La preuve diabolique, ou preuve d’un fait négatif
La cour d’appel rend finalement un arrêt dans lequel elle reconnaît que Monsieur X n’est pas le signataire de l’accusé de réception de la notification du jugement. Elle juge toutefois l’appel irrecevable au visa des dispositions de l’article 670 du code de procédure civile : « La notification est réputée faite à personne lorsque l’avis de réception est signé par son destinataire.
La notification est réputée faite à domicile ou à résidence lorsque l’avis de réception est signé par une personne munie d’un pouvoir à cet effet. »
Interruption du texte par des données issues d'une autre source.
**src/rtl/dma_chan_params.svh**
```systemverilog
`ifndef DMA_CHAN_PARAMS_SVH
`define DMA_CHAN_PARAMS_SVH
`define OFS_SRC_ADDR   12'h000
`define OFS_DST_ADDR   12'h004
`define OFS_COUNT      12'h008
`define OFS_CHAN_CTRL  12'h00C
`define OFS_SRC_RELOAD 12'h010
`define OFS_DST_RELOAD 12'h014
`define OFS_CNT_RELOAD 12'h018
`define OFS_OPERATION  12'h020
`define OFS_EXT_REQSEL 12'h024
`define OFS_STANDBY    12'h028
`define BIT_CH_EN      0
`define BIT_TE         1
`define BIT_IE         2
`define BIT_TB         5
`define BIT_EMASK      22
`define BIT_DST_RLD    28
`define BIT_SINGLE     29
`define BIT_SRC_RLD    30
`define BIT_MASTER_EN  0
`define BIT_NMI        1
`define BIT_AE         2
`define BIT_MSTOP      0
`define RST_STANDBY    8'h01
`define RS_EXT_SEL     4'h8
`define AM_FIXED       2'h0
`define AM_INC         2'h1
`define AM_DEC         2'h2
`define SZ_BYTE        2'h0
`define SZ_WORD        2'h1
`endif

```
**src/rtl/dma_chan_pkg.sv**
```systemverilog
package dma_chan_pkg;
    typedef enum logic [2:0] {
        ST_IDLE  = 3'b001,
        ST_READ  = 3'b010,
        ST_WRITE = 3'b100
    } eng_state_t;

    typedef struct packed {
        logic       src_rld;
        logic       single_n;
        logic       dst_rld;
        logic       emask;
        logic [1:0] dm;
        logic [1:0] sm;
        logic [3:0] rs;
        logic       tb;
        logic [1:0] ts;
        logic       ie;
        logic       te;
        logic       en;
    } chan_ctrl_t;

    typedef struct packed {
        logic [31:0] addr;
        logic [31:0] data;
        logic [1:0]  size;
    } per_beat_t;
endpackage

```
**src/rtl/reloadable_dma_channel.sv**
```systemverilog
`timescale 1ns/1ps
`include "dma_chan_params.svh"
// What this block does
// RULE1 - clock gated while module stop bit set
// RULE2 - disabled channel performs no transfers
// RULE3 - setting enable starts servicing requests
// RULE4 - single mode: one transfer per request
// RULE5 - source reload bit reloads source and count
// RULE6 - destination reload bit reloads destination and count
// RULE7 - masked end flag keeps channel running
// RULE8 - destination address increments, decrements or fixed
// RULE9 - source address increments, decrements or fixed
// RULE10 - source code 1000 selects extension selector
// RULE11 - software picks cycle steal in single mode
// RULE12 - size field sets width and step
// RULE13 - interrupt enable gates end interrupt
// RULE14 - selector routes peripheral request to channel
// RULE15 - address error cleared by read then zero
// RULE16 - nmi flag cleared by read then zero
// RULE17 - master enable gates every channel
// RULE18 - software follows the setup order
// RULE19 - reload count register feeds count reload
// RULE20 - reload source register feeds source reload
// RULE21 - reload destination register feeds destination reload
// RULE22 - unmasked end disables channel, sets flag
// RULE23 - at zero, reload same cycle and continue
module reloadable_dma_channel
(
    input  wire logic                   clk_i,
    input  wire logic                   rst_n_i,
    input  wire logic                   psel_i,
    input  wire logic                   penable_i,
    input  wire logic                   pwrite_i,
    input  wire logic [11:0]            paddr_i,
    input  wire logic [31:0]            pwdata_i,
    output      logic [31:0]            prdata_o,
    output      logic                   pready_o,
    output      logic                   pslverr_o,
    input  wire logic [7:0]             per_req_i,
    input  wire logic                   nmi_i,
    output      logic                   mem_req_o,
    output      logic [31:0]            mem_addr_o,
    output      logic [1:0]             mem_size_o,
    input  wire logic                   mem_ack_i,
    input  wire logic                   mem_err_i,
    input  wire logic [31:0]            mem_rdata_i,
    output      logic                   per_valid_o,
    output      dma_chan_pkg::per_beat_t per_beat_o,
    input  wire logic                   per_ready_i,
    output      logic                   end_irq_o
);
    import dma_chan_pkg::*;

    eng_state_t  state_r;
    chan_ctrl_t  ctrl_r;
    logic [31:0] src_r;
    logic [31:0] dst_r;
    logic [31:0] cnt_r;
    logic [31:0] src_rld_r;
    logic [31:0] dst_rld_r;
    logic [31:0] cnt_rld_r;
    logic [7:0]  reqsel_r;
    logic [7:0]  standby_r;
    logic        men_r;
    logic        ae_r;
    logic        nmi_r;
    logic        ae_seen_r;
    logic        nmi_seen_r;
    logic        req_prev_r;
    logic        pend_r;
    logic [31:0] prdata_r;
    per_beat_t   beat_r;

    logic        acc_w;
    logic        acc_r;
    logic        mapped;
    logic        mstop;
    logic        sel_req;
    logic        req_edge;
    logic        go;
    logic        misalign;
    logic        start;
    logic        done;
    logic        last;
    logic        rld_any;
    logic [31:0] step;
    logic [31:0] rd_mux;
    logic [31:0] src_nxt;
    logic [31:0] dst_nxt;

    assign acc_w = psel_i && penable_i && pwrite_i;
    assign acc_r = psel_i && penable_i && !pwrite_i;
    assign mstop = standby_r[`BIT_MSTOP];

    always_comb begin
        mapped = 1'b1;
        rd_mux = 32'h0000_0000;
        case (paddr_i)
            `OFS_SRC_ADDR:   rd_mux = src_r;
            `OFS_DST_ADDR:   rd_mux = dst_r;
            `OFS_COUNT:      rd_mux = cnt_r;
            `OFS_CHAN_CTRL:  rd_mux = {1'b0, ctrl_r[17:15], 5'h00, ctrl_r[14], 6'h00, ctrl_r[13:6], 2'h0, ctrl_r[5:0]};
            `OFS_SRC_RELOAD: rd_mux = src_rld_r;
            `OFS_DST_RELOAD: rd_mux = dst_rld_r;
            `OFS_CNT_RELOAD: rd_mux = cnt_rld_r;
            `OFS_OPERATION:  rd_mux = {29'h0000_0000, ae_r, nmi_r, men_r};
            `OFS_EXT_REQSEL: rd_mux = {24'h00_0000, reqsel_r};
            `OFS_STANDBY:    rd_mux = {24'h00_0000, standby_r};
            default:         mapped = 1'b0;
        endcase
    end

    // Zero wait states; read data is latched in the setup cycle
    assign pready_o  = 1'b1;
    assign pslverr_o = psel_i && penable_i && !mapped;
    assign prdata_o  = prdata_r;

    always_ff @(posedge clk_i) begin
        if (!rst_n_i) begin
            prdata_r <= 32'h0000_0000;
        end else if (psel_i && !penable_i && !pwrite_i) begin
            prdata_r <= rd_mux;
        end
    end

    // RULE14 RULE10 request routing
    assign sel_req  = (ctrl_r.rs == `RS_EXT_SEL) && per_req_i[reqsel_r[2:0]];
    assign req_edge = sel_req && !req_prev_r;

    // RULE1 RULE2 RULE17 transfer gate
    assign go = !mstop && men_r && ctrl_r.en && !ae_r && !nmi_r && (cnt_r != 32'h0000_0000);

    // RULE12 step by transfer width
    always_comb begin
        case (ctrl_r.ts)
            `SZ_BYTE: step = 32'h0000_0001;
            `SZ_WORD: step = 32'h0000_0002;
            default:  step = 32'h0000_0004;
        endcase
    end

    always_comb begin
        case (ctrl_r.ts)
            `SZ_BYTE: misalign = 1'b0;
            `SZ_WORD: misalign = src_r[0] || dst_r[0];
            default:  misalign = (src_r[1:0] != 2'h0) || (dst_r[1:0] != 2'h0);
        endcase
    end

    // RULE9 source step mode
    always_comb begin
        case (ctrl_r.sm)
            `AM_INC: src_nxt = src_r + step;
            `AM_DEC: src_nxt = src_r - step;
            default: src_nxt = src_r;
        endcase
    end

    // RULE8 destination step mode
    always_comb begin
        case (ctrl_r.dm)
            `AM_INC: dst_nxt = dst_r + step;
            `AM_DEC: dst_nxt = dst_r - step;
            default: dst_nxt = dst_r;
        endcase
    end

    assign start   = (state_r == ST_IDLE) && go && pend_r && !misalign;
    assign done    = (state_r == ST_WRITE) && per_ready_i && !mstop;
    assign last    = done && (cnt_r == 32'h0000_0001);
    assign rld_any = ctrl_r.src_rld || ctrl_r.dst_rld;

    // RULE1 engine frozen while module stopped
    always_ff @(posedge clk_i) begin
        if (!rst_n_i) begin
            state_r <= ST_IDLE;
        end else if (!mstop) begin
            case (state_r)
                ST_IDLE:  if (start) state_r <= ST_READ;
                ST_READ:  if (mem_ack_i) state_r <= mem_err_i ? ST_IDLE : ST_WRITE;
                ST_WRITE: if (per_ready_i) state_r <= ST_IDLE;
                default:  state_r <= ST_IDLE;
            endcase
        end
    end

    assign mem_req_o   = (state_r == ST_READ) && !mstop;
    assign mem_addr_o  = src_r;
    assign mem_size_o  = ctrl_r.ts;
    assign per_valid_o = (state_r == ST_WRITE) && !mstop;
    assign per_beat_o  = beat_r;

    always_ff @(posedge clk_i) begin
        if (!rst_n_i) begin
            beat_r <= '0;
        end else if (state_r == ST_READ && mem_ack_i && !mstop) begin
            beat_r <= '{addr: dst_r, data: mem_rdata_i, size: ctrl_r.ts};
        end
    end

    // Pending request; in block mode one request covers the whole count
    always_ff @(posedge clk_i) begin
        if (!rst_n_i) begin
            req_prev_r <= 1'b0;
            pend_r     <= 1'b0;
        end else if (!mstop) begin
            req_prev_r <= sel_req;
            if (req_edge && ctrl_r.en) begin
                pend_r <= 1'b1;
            // RULE4 one transfer per request
            end else if (done && (!ctrl_r.single_n || last)) begin
                pend_r <= 1'b0;
            end else if (!ctrl_r.en) begin
                pend_r <= 1'b0;
            end
        end
    end

    // Address and count registers
    always_ff @(posedge clk_i) begin
        if (!rst_n_i) begin
            src_r <= 32'h0000_0000;
            dst_r <= 32'h0000_0000;
            cnt_r <= 32'h0000_0000;
        end else if (last && rld_any) begin
            // RULE23 RULE5 RULE6 reload in the same cycle
            // A side that is not reloaded keeps stepping in its own mode
            // RULE20 source reload
            src_r <= ctrl_r.src_rld ? src_rld_r : src_nxt;
            // RULE21 destination reload
            dst_r <= ctrl_r.dst_rld ? dst_rld_r : dst_nxt;
            // RULE19 count reload
            cnt_r <= cnt_rld_r;
        end else if (done) begin
            src_r <= src_nxt;
            dst_r <= dst_nxt;
            cnt_r <= cnt_r - 32'h0000_0001;
        end else if (acc_w) begin
            if (paddr_i == `OFS_SRC_ADDR) src_r <= pwdata_i;
            if (paddr_i == `OFS_DST_ADDR) dst_r <= pwdata_i;
            if (paddr_i == `OFS_COUNT)    cnt_r <= pwdata_i;
        end
    end

    always_ff @(posedge clk_i) begin
        if (!rst_n_i) begin
            src_rld_r <= 32'h0000_0000;
            dst_rld_r <= 32'h0000_0000;
            cnt_rld_r <= 32'h0000_0000;
            reqsel_r  <= 8'h00;
            standby_r <= `RST_STANDBY;
        end else if (acc_w) begin
            if (paddr_i == `OFS_SRC_RELOAD) src_rld_r <= pwdata_i;
            if (paddr_i == `OFS_DST_RELOAD) dst_rld_r <= pwdata_i;
            if (paddr_i == `OFS_CNT_RELOAD) cnt_rld_r <= pwdata_i;
            if (paddr_i == `OFS_EXT_REQSEL) reqsel_r  <= pwdata_i[7:0];
            if (paddr_i == `OFS_STANDBY)    standby_r <= pwdata_i[7:0];
        end
    end

    // Channel control; hardware end events win over a software write
    always_ff @(posedge clk_i) begin
        if (!rst_n_i) begin
            ctrl_r <= '0;
        end else begin
            if (acc_w && paddr_i == `OFS_CHAN_CTRL) begin
                // RULE3 enable written by software
                ctrl_r <= chan_ctrl_t'({pwdata_i[30:28], pwdata_i[22], pwdata_i[15:8], pwdata_i[5:0]});
            end
            if (last) begin
                ctrl_r.te <= 1'b1;
                // RULE22 RULE7 stop only when end flag unmasked
                if (!ctrl_r.emask) ctrl_r.en <= 1'b0;
            end
        end
    end

    // RULE13 end interrupt
    assign end_irq_o = ctrl_r.te && ctrl_r.ie;

    // Operation register flags; clear needs a prior read of one
    always_ff @(posedge clk_i) begin
        if (!rst_n_i) begin
            men_r      <= 1'b0;
            ae_r       <= 1'b0;
            nmi_r      <= 1'b0;
            ae_seen_r  <= 1'b0;
            nmi_seen_r <= 1'b0;
        end else begin
            if (acc_w && paddr_i == `OFS_OPERATION) men_r <= pwdata_i[`BIT_MASTER_EN];
            // RULE15 address error flag
            if ((start == 1'b0 && state_r == ST_IDLE && go && pend_r && misalign) ||
                (state_r == ST_READ && mem_ack_i && mem_err_i && !mstop)) begin
                ae_r <= 1'b1;
            end else if (acc_w && paddr_i == `OFS_OPERATION && !pwdata_i[`BIT_AE] && ae_seen_r) begin
                ae_r      <= 1'b0;
                ae_seen_r <= 1'b0;
            end else if (acc_r && paddr_i == `OFS_OPERATION && ae_r) begin
                ae_seen_r <= 1'b1;
            end
            // RULE16 nmi flag
            if (nmi_i) begin
                nmi_r <= 1'b1;
            end else if (acc_w && paddr_i == `OFS_OPERATION && !pwdata_i[`BIT_NMI] && nmi_seen_r) begin
                nmi_r      <= 1'b0;
                nmi_seen_r <= 1'b0;
            end else if (acc_r && paddr_i == `OFS_OPERATION && nmi_r) begin
                nmi_seen_r <= 1'b1;
            end
        end
    end

    stop_freezes_a: assert property (@(posedge clk_i) disable iff (!rst_n_i) // RULE1
        mstop && state_r == ST_IDLE |=> state_r == ST_IDLE)
        else $error("engine left idle while stopped");

    disabled_idle_a: assert property (@(posedge clk_i) disable iff (!rst_n_i) // RULE2
        state_r == ST_IDLE && !ctrl_r.en |=> state_r == ST_IDLE)
        else $error("disabled channel started");

    master_gate_a: assert property (@(posedge clk_i) disable iff (!rst_n_i) // RULE17
        state_r == ST_IDLE && !men_r |=> state_r != ST_READ)
        else $error("transfer without master enable");

    source_sel_a: assert property (@(posedge clk_i) disable iff (!rst_n_i) // RULE10
        $rose(state_r == ST_READ) |-> $past(ctrl_r.rs) == `RS_EXT_SEL)
        else $error("transfer with wrong request source");

    single_req_a: assert property (@(posedge clk_i) disable iff (!rst_n_i) // RULE4
        done && !ctrl_r.single_n && !(req_edge && ctrl_r.en) |=> !pend_r)
        else $error("request not consumed");

    reload_copy_a: assert property (@(posedge clk_i) disable iff (!rst_n_i) // RULE23
        last && rld_any |=> cnt_r == $past(cnt_rld_r) && state_r == ST_IDLE)
        else $error("count not reloaded");

    end_stop_a: assert property (@(posedge clk_i) disable iff (!rst_n_i) // RULE22
        last && !ctrl_r.emask |=> !ctrl_r.en && ctrl_r.te)
        else $error("unmasked end did not stop channel");

    mask_run_a: assert property (@(posedge clk_i) disable iff (!rst_n_i) // RULE7
        last && ctrl_r.emask && !acc_w |=> ctrl_r.en && ctrl_r.te)
        else $error("masked end stopped channel");

    fixed_dst_a: assert property (@(posedge clk_i) disable iff (!rst_n_i) // RULE8
        done && ctrl_r.dm == `AM_FIXED && !ctrl_r.dst_rld |=> $stable(dst_r))
        else $error("fixed destination moved");

    src_step_a: assert property (@(posedge clk_i) disable iff (!rst_n_i) // RULE12
        done && !last && ctrl_r.sm == `AM_INC |=> src_r == $past(src_r) + $past(step))
        else $error("source step wrong");

    ae_read_first_a: assert property (@(posedge clk_i) disable iff (!rst_n_i) // RULE15
        ae_r && !ae_seen_r |=> ae_r)
        else $error("address error cleared without read");

    irq_gate_a: assert property (@(posedge clk_i) disable iff (!rst_n_i) // RULE13
        last && ctrl_r.ie |=> end_irq_o)
        else $error("end interrupt missing");

    src_reload_a: assert property (@(posedge clk_i) disable iff (!rst_n_i) // RULE20
        last && ctrl_r.src_rld |=> src_r == $past(src_rld_r))
        else $error("source not reloaded");

    dst_reload_a: assert property (@(posedge clk_i) disable iff (!rst_n_i) // RULE21
        last && ctrl_r.dst_rld |=> dst_r == $past(dst_rld_r))
        else $error("destination not reloaded");

    nmi_read_first_a: assert property (@(posedge clk_i) disable iff (!rst_n_i) // RULE16
        nmi_r && !nmi_seen_r |=> nmi_r)
        else $error("nmi flag cleared without read");

    enable_start_a: assert property (@(posedge clk_i) disable iff (!rst_n_i) // RULE3
        start |=> state_r == ST_READ)
        else $error("enabled channel did not start");
endmodule

```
Elle fait notamment référence au deuxième alinéa en relevant que la lettre recommandée avait été envoyée à la bonne adresse.
La cour en déduit qu’en pareille hypothèse, « la signature figurant sur l’avis de réception d’une lettre recommandée adressée à une personne physique est présumée être jusqu’à preuve contraire celle de son destinataire ou de son mandataire ».
Elle poursuit en expliquant que « Si les copies de pièces de comparaison produites en cours de délibéré par [Monsieur X] démontrent l’absence de similitude de la signature apposée sur l’avis de réception de la notification du jugement entrepris et celle figurant sur ces documents, l’appelant ne rapporte pas la preuve qui lui incombe, de l’absence de mandat ou de procuration du signataire de cet accusé de réception ».
La cour d’appel demande à Monsieur X de rapporter une preuve négative (une absence de mandat) : c’est la définition exacte de la probatio diabolica.
La présence d’une preuve diabolique a normalement pour effet de renverser la charge de la preuve : c’est ce renversement de la charge de la preuve que la cour d’appel refuse, plaçant Monsieur X dans une impasse probatoire.